Parts of the National Broadband Plan, due Mar. 16, are already meeting with opposition and are likely to take many years to put in place
Paul Karpowicz has nothing against broadband. But he has no plans to take part in a government effort to bring it to more homes. Karpowicz is president of Meredith Broadcasting, which owns 12 local TV stations from Portland, Ore., to New Haven, Conn. Meredith also holds unused TV airwaves covering some of those markets and Karpowicz intends to use them to stream programming to handheld devices. As part of its National Broadband Plan, due to be unveiled Mar. 16, the federal government wants broadcasters like Meredith to relinquish and let the government sell excess airwaves, which could then be used by wireless carriers to deliver mobile-Web access. Karpowicz says he has no intention of giving up Meredith's airwaves. "I truly don't visualize a scenario where proceeds [from a sale] would exceed lost business opportunities," says Karpowicz, who also sits on the executive committee of the National Association of Broadcasters. Opposition from the NAB is just one of the hurdles the government must clear as it presses ahead with a plan to bring broadband access to almost 100 million U.S. residents. For starters, the plan is just that. Federal Communications Commission officials, under Chairman Julius Genachowski, will present the proposal to Congress, which will weigh in as the FCC embarks on a years-long process of implementing the various proposals. "The really difficult policy options are going to be made in follow-through actions," says Paul Glenchur, senior analyst at Potomac Research Group, a Washington-based consultant. Plan Resistance
Along the way, the FCC may face resistance from lawmakers unwilling to approve additional funding and from parts of the communications industry, such as satellite providers, largely left out of the plan. "If it were easy, [this reform] would have been done a long time ago," Blair Levin, the Federal Communications Commission official who's spearheading the National Broadband Plan, says in an interview with Bloomberg BusinessWeek. Besides asking broadcasters to give up some airwaves, the plan will also propose a nationwide wireless broadband network for use by public safety agencies and urge an overhaul of a federal program that supplies funding for telecommunications carriers which provide phone service in rural areas, FCC officials have said in recent weeks. The plan is also expected to push for the broader adoption of electronic health records and so-called smart grid technologies designed to help consumers and utilities better monitor energy use. Parts of the plan that have been made public have enjoyed widespread support in the telecommunications industry, including from the main U.S. wireless industry group. FCC officials "were given the difficult task of providing a road map to ensure all Americans—regardless of location, income, or education level—are able to access the Internet, and we were pleased to be able to assist with their efforts as it appears they are on target," CTIA, the wireless trade group, said in a Feb. 24 statement. Derek Khlopin, head of regulation and policy, North America, for Nokia Siemens Networks, a telecommunications equipment maker, says the plan "could positively impact investment."

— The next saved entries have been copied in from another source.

<file path="/design/flow/design.v">
module cube (input clock,
             input reset,
             input logic [31:0] num,
             output logic [31:0] result);
  logic [31:0] num0;
  logic [31:0] num1;
  logic [31:0] num2;
  logic [31:0] num3;
  always_ff @(posedge clock) begin
    if (reset == 1'b1) begin
    	num0 <= 32'b0;
      num1 <= 32'b0;
      num2 <= 32'b0;
      num3 <= 32'b0;
    end
    else begin
      num0 <= num;
      num1 <= num;
      num2 <= num1;
      num3 <= num1*num0;
      result <= num3*num2;
    end
  end
endmodule
</file>
<file path="/design/flow/run.sh">
#!/bin/bash
# OpenROAD 26Q1-2900-gdf79404cd8, Yosys 0.63+post, stock flow scripts
make -C /OpenROAD-flow-scripts/flow DESIGN_CONFIG=/design/flow/config.mk WORK_HOME=/design/flow/orfs finish
</file>
<file path="/design/flow/config.mk">
export PLATFORM = sky130hd
export DESIGN_NAME = cube
export DESIGN_NICKNAME = cube
export VERILOG_FILES = /design/flow/design.v
export SDC_FILE = /design/flow/constraint.sdc
export NUM_CORES = 4
export LEC_CHECK = 1
export CORE_UTILIZATION = 40
</file>
<file path="/design/flow/constraint.sdc">
current_design cube

set clk_period 10.8
set clk_io_pct 0.2

create_clock -name clk0 -period $clk_period [get_ports {clock}]

set non_clock_inputs [all_inputs -no_clocks]
set_input_delay [expr $clk_period * $clk_io_pct] -clock clk0 $non_clock_inputs
set_output_delay [expr $clk_period * $clk_io_pct] -clock clk0 [all_outputs]
</file>
==> qor.csv <==
metric,value,unit
outcome,"complete, no violations",
fmax,133,MHz
rsz0062_at_grt,no,
yosysTopAreaCell,fa_1,
finalSetupTns,0,ps
rows,103,
cts_resized,0,
tightest_slew,810,ps
period_used_share,0.696,
cts.path.max_buffers,2,
cpMostUsedCell,fa_1,
n_antenna_cell,0,
synth.distinct_cells,66,
hold_depth,1,
warnings,38,
io_pins,66,
clkSinkCount,126,
gp_congestion,0.922,
stdcell_count,4411,
routed_via_density,4.66,
ff2ff_path_depth,22,
antenna_found_initial,0,
grt_first_pass_wirelength,123000,µm
arrival,7870,ps
setup_viol,0,
max_stage_delay,840,ps
fp_util,0.405,
fin_skew,17.6,ps
critPathBufInv,3,
postRouteAntennaNets,0,
reg2reg_slack,3280,ps
slowest_stage,dfxtp_1,
cp.required,11140,ps
core-area,79000,µm²
cts_setup_buffers,0,
min_period,7520,ps
hpwl,59100,µm
holdBufCountCts,0,
netlist.area_leader.share,0.477,
min_to,num2[30],
endpoint_kind,register,
p_per_area,147,nW/µm²
die-area,81100,µm²
ys_chip_area,32000,µm²
cp-start-kind,register,
syn-mean-instance-area,9.62,µm²
ys_seq_share,0.0889,
crit_chain,nand2_1 > inv_1 > fa_1 > fa_1 > inv_1 > fa_1 > fa_1 > fa_1 > inv_1 > ha_1 > fa_1 > fa_1 > ha_1 > a21oi_1 > nand2_1 > a2111oi_1 > nor3_1 > o41ai_2 > o311ai_1 > a41oi_1 > xor2_1 > nor2_1,
crit_family,adder cells,
syn_area,32000,µm²
cts_root_buf,clkbuf_16,
worstSetupPathType,register to register,
io_buffers,65,
syn-instance-count,3324,
ys_cells,3324,
synth-edff-count,32,
cap_violations,0,
grt_pass1_vias,23100,
p_leak,0.0175,µW
r2r_end,num3[30],
dp_cells,4379,
numCtsBuffers,17,
first_iter_violations,703,
layout-drive-gt1-share,0.0351,
clk_latency,490,ps
wl_per_cell,16.8,µm
async_flop_share,0,
yosysWarnings,1,
max-slew-margin-rel,0.459,
die.size.y,285,µm
r2r-start,num1[12],
firstDrtPassIters,4,
peakVddDrop,207,µV
grt_max_degree,53,
hold_class,register to register,
wl,74100,µm
cts-htree-levels,4,
area_leaders,"fa_1 48%, ha_1 9.9%, inv_1 9.8%",
drc,0,
cp_max_fo,21,
cts.reportedPaths.clkPinSlew,80,ps
area_growth,7.85,%
flop_cell,dfxtp_1,
cts_tree,yes,
report.final.slew_viol_count,0,
grt.total_usage,0.208,
holdCritStartpoint,num1[30],
grt.overflow.total,0,
hold_viol,0,
ys.flops,126,
vias,20600,
die_w,285,µm
## cell families (layout without fill, tap and decap cells)
| kind of cell | count (synthesis) | after routing | share of synthesized area |
|---|---|---|---|
| adders and majority gates | 1015 | 1015 | 0.576 |
| buffers and inverters | 967 | 990 | 0.114 |
| and+or+nand+nor | 932 | 932 | 0.152 |
| AOI/OAI and AO/OA | 148 | 148 | 0.0324 |
| xor gates and xnor gates | 133 | 133 | 0.0364 |
| DFF | 126 | 126 | 0.0889 |
| other | 2 | 16 | 0.000235 |
| muxes | 1 | 1 | 0.000313 |
## Yosys cell counts, drive strengths merged, types with 10 or more instances
cell type	n
a211oi	10
a21o	27
a21oi	45
and2	422
clkbuf	130
dfxtp	94
edfxtp	32
fa	762
ha	253
inv	837
nand2	333
nor2	61
nor2b	68
nor3	12
o21a	14
o21ai	15
xnor2	98
xor2	35
## cells in the final DEF (no fill, tap or decap), types with 6 or more instances in the layout
cell type	count
a211oi_1	8
a21o_1	25
a21oi_1	44
and2_1	422
buf_4	57
clkbuf_16	17
clkdlybuf4s50_1	64
conb_1	16
dfxtp_1	93
edfxtp_1	32
fa_1	762
ha_1	253
inv_1	835
nand2_1	333
nand3_1	9
nand4_1	6
nor2_1	59
nor2b_1	68
nor3_1	10
o21a_1	12
o21ai_1	8
o21bai_1	7
xnor2_1	98
xor2_1	35
## registers in the layout, summed over array words and instances, names as in the netlist
register and flops:
num1 32, result 32, num2 31, num3 31
## worst max-delay path by stage
stage	startpoint	to	slack, ps	cells after the start
CTS	num1[12]	num3[30]	3200	22
global route	num1[14]	num3[30]	2860	22
finish	num1[12]	num3[30]	3280	22
## power by group
part	internal [µW]	switching (µW)	total, µW
Clock	306	284	590
Sequential	649	93.2	743
Combinational	1630	2110	3750
## worst reg2reg max path: stages (launching register included)
cell and delay, ps:
dfxtp_1 840, nand2_1 220, inv_1 120, fa_1 420, fa_1 510, inv_1 50, fa_1 480, fa_1 510
fa_1 510, inv_1 40, ha_1 280, fa_1 500, fa_1 410, ha_1 350, a21oi_1 230, nand2_1 110
a2111oi_1 420, nor3_1 150, o41ai_2 480, o311ai_1 250, a41oi_1 280, xor2_1 180, nor2_1 50
## per-stage QoR
stage	setup slack [ps]	cell area, µm²	power (µW)	util	hold slack (ps)
floorplan	3910	32000	3520	-	414
global placement	3390	33900	4500	0.429	462
detailed placement	3250	33900	4520	0.429	465
CTS	3200	34500	5150	0.437	494
global route	2860	34500	5660	0.437	500
finish	3280	34500	5080	0.437	488
## routing by layer
| layer | part of all wire | vias to the layer above | GRT usage |
|---|---|---|---|
| li1 | - | 9620 | - |
| met1 | 0.41 | 10400 | 0.285 |
| met2 | 0.49 | 515 | 0.339 |
| met3 | 0.085 | 62 | 0.0777 |
| met4 | 0.016 | 0 | 0.0261 |
| met5 | 0 | - | 0 |
## area by class of cell
class / count / area, µm²
flip-flops and latches: 126 / 2840
clock inverters: 15 / 146
repair buffers: 121 / 1070
fillers: 7569 / 44500
inverters: 837 / 3140
well taps: 1050 / 1310
clock buffers: 17 / 425
multi-input cells: 2245 / 25500
Power figures rest on the tool's default switching activity, not on a simulated workload.
**flow/run.sh**
```bash
#!/bin/bash
# OpenROAD 26Q1-2900-gdf79404cd8, Yosys 0.63+post, stock flow scripts
make -C /OpenROAD-flow-scripts/flow DESIGN_CONFIG=/design/flow/config.mk WORK_HOME=/design/flow/orfs finish
```
**flow/config.mk**
```make
export PLATFORM = sky130hd
export DESIGN_NAME = clk_stb
export DESIGN_NICKNAME = clk_stb
export VERILOG_FILES = /design/flow/design.v
export SDC_FILE = /design/flow/constraint.sdc
export NUM_CORES = 4
export LEC_CHECK = 1
export CORE_AREA = 10 10 105 105
export DIE_AREA = 0 0 115 115
```
**flow/constraint.sdc**
```tcl
current_design clk_stb

set clk_period 5.7
set clk_io_pct 0.2

create_clock -name clk0 -period $clk_period [get_ports {clk}]

set non_clock_inputs [all_inputs -no_clocks]
set_input_delay [expr $clk_period * $clk_io_pct] -clock clk0 $non_clock_inputs
set_output_delay [expr $clk_period * $clk_io_pct] -clock clk0 [all_outputs]
```
**flow/design.v**
```verilog
module clk_stb (
  input  logic       clk,
  input  logic       rst,
  output logic [3:0] led
);
  localparam DIV_BY = 27'd100_000_000;   
  logic         stb;
  logic [26:0]  cnt = 0;       
  always_ff @( posedge clk ) begin
    if( rst ) begin
      cnt <= 0;
    end  
    else if( cnt != DIV_BY-1 ) begin
      stb         <= 0;
      cnt         <= cnt + 1;
    end 
    else begin
      stb         <= 1;
      cnt         <= 0;
    end
  end
  always_ff @( posedge clk ) begin
    if( stb ) begin
      led  <= led + 1;
    end
  end
endmodule
```
==> ci_impl_report.md <==
## Implementation flow summary

| Metric | Value |
|---|---|
| Leak | about 0.55 nW |
| Yosys chip area | 1500 um^2 |
| DIE AREA | between 10000 and 15000 um^2 |
| Tool Warnings | 25 |
| Placed insts | between 200 and 300 |
| Drt pass-1 iters | 4 |
| Post-CTS setup buffer count | 0 |
| CTS max path bufs | 2 |
| Number of port buffers | 5 |
| RSZ-0062 raised after global routing | false |
| Initial antenna violation count | 0 |
| Remaining antenna violation count | 0 |
| Final setup vio count | 0 |
| Core Area | ~8800 um^2 |
| Slew headroom | a little under three fifths |
| Total CTS buffers | 5 |
| Synth Instances | 162 |
| HP Class | reg2reg |
| Crit path max fanout | 24 |
| Seq share, synth | a little under half |
| Detailed Route WL | ~2900 um |
| Row count | 34 |
| Worst Clk Skew | 0.00559 ns |
| Worst-case register-to-register setup slack | 3.41 ns |
| Synth async-reset ratio | 0% |
| CTS root buffer | clkbuf_8 |
| Final Instance Count excl. Fillers | approximately 280 |
| CTS-repair resized insts | 0 |
| Pins Over Slew Limit | 0 |
| Vias | around 1200 |
| CTS tree | built |
| Remaining DRCs | 0 |
| Yosys Warn Count | 1 |
| Status | finished, final reports clean |
| Fraction of layout cells with a size suffix above 1 | 7.69% |
| Crit path DRT | just under 6 ns |
| WHS Path Cells | 1 |
| Area grow syn2layout | 17.8% |
| Minimum clock period | 2.29 ns |
| Power per cell area | approximately 260 nW/um^2 |
| Global-route wire length before repair | approximately 4900 um |
| Worst R2R Start | cnt[0]$_SDFF_PP0_ |
| Clk sink count | 32 |
| Remaining global-route overflow | 0 |
| # Max-Cap Violations | 0 |
| Total negative slack | 0 ns |
| I/O Pins | 6 |
| Placer Congestion | about 0.82 |
| Die Span Y | around 120 um |
| Floorplan utilization | around 17% |
| Clk latency of the worst-skew pair | around 0.28 ns |
| Final Hold Vio Count | 0 |
| Wirelength per Cell | 10.5 um |
| Total GRT Usage | 4.39% |
| Critical Path Start Type | flip-flop |
| Number of enable flip-flop cells | 5 |
| Dominant flop cell | dfxtp_1 |
| Yosys cell types | 33 |
| Drt via density | about 4.4 |
| Worst-Margin Slew | roughly 0.64 ns |
| ANT cells | 0 |
| Largest net degree at the start of global routing | 25 |
| Worst vdd ir | just over 0.00009 V |
| Final HPWL from detailed placement | 2030 um |
| Tcrit/Tclk final | between 40% and 50% |
| Crit path DAT | approximately 2.4 ns |
| Worst r2r dst | cnt[12]$_SDFF_PP0_ |
| Hold_buf cts | 0 |
| Fmax | around 0.44 GHz |
| CP endpoint kind | flip-flop |
| Cell area after synthesis | 1500 um^2 |
| H-tree depth reported by CTS | 2 |
| Hold Crit Endpoint | cnt[0]$_SDFF_PP0_ |
| Worst-path clk slew | approximately 0.070 ns |
| Yosys Instances | ~160 |
| Die width | approximately 120 um |
| Vias in the first global route | ~1100 |
| Crit path kind | reg2reg |
| Syn avg cell area | a little over 9 um^2 |
| Yosys reg bits | 32 |
| Reg2Reg Depth | 5 |
| Hold path start | cnt[0]$_SDFF_PP0_ |
| Initial DRC count | a little over 60 |
registers in the layout, indices dropped and copies added, names as in the netlist:
register,flops
cnt,27
stb,1
led,4
worst max-delay path: stages (launching register included):
cell,delay [ns]
dfxtp_1,0.35
ha_1,0.23
nand4_1,0.16
or4_1,0.70
o21ai_4,0.59
nor2_1,0.12
routing by layer:
| metal | track usage, % | part of all wire, % |
|---|---|---|
| met1 | 6.17 | 48 |
| met2 | 6.42 | 42 |
| met3 | 1.53 | 7.5 |
| met4 | 0.908 | 2.5 |
| met5 | 0 | 0 |
stage by stage:
step | setup slack, ns | cell area, um^2 | util (%) | hold slack (ns) | power, mW
after global placement | 3.42 | 1650 | 18.8 | 0.422 | 0.250
final | 3.41 | 1770 | 20.2 | 0.444 | 0.462
after floorplan | 3.78 | 1500 | - | 0.411 | 0.247
after global routing | 3.24 | 1770 | 20.2 | 0.471 | 0.478
after CTS | 3.39 | 1770 | 20.2 | 0.447 | 0.468
after detailed placement | 3.40 | 1650 | 18.8 | 0.437 | 0.250
placed cells by master, fill, tap and decap left out, types with 2 or more instances in the layout:
cell             count
or4_1                8
a21oi_1             10
nand4_1             12
ha_1                 2
o21ai_0              4
nand2_1             11
mux2i_1              2
and2_1               2
nand3_1              8
and4_1               2
dfxtp_1             27
and3_1               4
nor2_1              17
inv_1                4
clkdlybuf4s50_1      5
xor2_1              10
or3_1                4
edfxtp_1             5
nand2b_1             2
xnor2_1              4
clkbuf_8             7
o31ai_1              7
nor4_1               2
synthesized netlist by cell type, types with 5 or more instances:
cell,number,area [um^2]
or4_1,8,60.1
dfxtp_1,27,541
nand4_1,12,75.1
o31ai_1,7,52.6
a21oi_1,10,50.1
nor2_1,17,63.8
nand2_1,11,41.3
edfxtp_1,5,150
xor2_1,10,87.6
nand3_1,8,40.0
worst max path at each step:
stage	start	endpoint	slack (ns)	cells past startpoint
final	cnt[0]$_SDFF_PP0_	cnt[12]$_SDFF_PP0_	3.41	5
after global routing	cnt[0]$_SDFF_PP0_	cnt[4]$_SDFF_PP0_	3.24	5
after CTS	led[0]$_DFFE_PP_	led[0]	3.39	1
power breakdown:
group | total (mW) | internal [mW] | switching (mW) | leakage [nW]
combinational | 0.0110 | 0.00463 | 0.00641 | 0.225
clock | 0.218 | 0.136 | 0.0811 | 0.0627
sequential | 0.234 | 0.232 | 0.00204 | 0.266
cell type report:
class,count,area [um^2]
Sequential cell,32,691
Timing Repair Buffer,5,50.0
Clock buffer,8,121
Tap cell,108,135
Fill cell,952,6990
Inverter,4,15.0
Multi-Input combinational cell,120,759
kinds of logic after synthesis:
kind of cell	after synthesis	synth area share, %
adder cells (fa/ha/maj)	2	1.66
AND/OR/NAND/NOR	76	27.7
XOR/XNOR	14	8.15
AND-OR/OR-AND	26	11.6
multiplexers	2	1.33
buffers and inverters	10	3.58
flip-flops	32	45.9
No activity file was given, so power comes from the tool's default toggle rates.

To pay for the plan, the government will rely largely on auctions of airwaves to wireless carriers. Yet the plan will call on Congress to approve spending $12 billion to $16 billion over 10 years to construct the wireless public safety network. That may not sit well with some lawmakers. Texas Republican Joe Barton, a member of the House Energy & Commerce Committee, on Mar. 4 criticized the way the Obama Administration has spent some funding previously allocated for widening broadband access. A Republican congressional aide who asked not to be identified said that if it turns out some stimulus money was misspent, lawmakers may be reluctant to free up added broadband funding. Michael Nelson, an analyst at Soleil Securities, says FCC officials may face legal opposition to a proposal, outlined by Genachowski on Feb. 25, that would give public safety agencies access to spectrum already in the hands of certain telecom providers including Verizon Wireless (VZ, VOD). One component of the broadband plan may be taking an inventory of wireless airwaves held by various government agencies. "No one knows what spectrum the government has, nor how it is used," says Lawrence White, a professor of economics at New York University. The FCC hopes to take some of the unused airwaves away and sell them for wireless broadband. Yet the accounting and airwave auctions are expected to take years, analysts say. "Voluntary" Spectrum Sales
And what if the government can't find enough broadcasters willing to free up unused airwaves? Many broadcasters have privately told FCC officials that they would sell spectrum, Levin says. "We believe a voluntary system will work," he says. But if it doesn't, the approach may be reevaluated, he says. NAB spokesman Dennis Wharton says he's concerned the government may force broadcasters to comply. "Sometimes in Washington, voluntary means, 'If you don't do what we are suggesting, we are going to make it mandatory,' " he says. Companies that provide satellite communications are unlikely to play a big role in the national plan, Levin says. That may not sit well with satellite providers, says Mark Dankberg, CEO of satellite Internet service provider and equipment maker ViaSat (VSAT). By pouring funding into other technologies, "the government is distorting the market and guaranteeing that there won't be competition in the future," Dankberg says. Levin says regulators are well-girded for what may be a long, sometimes uphill climb. He says, "This is really a journey of a thousand miles beginning with a single step."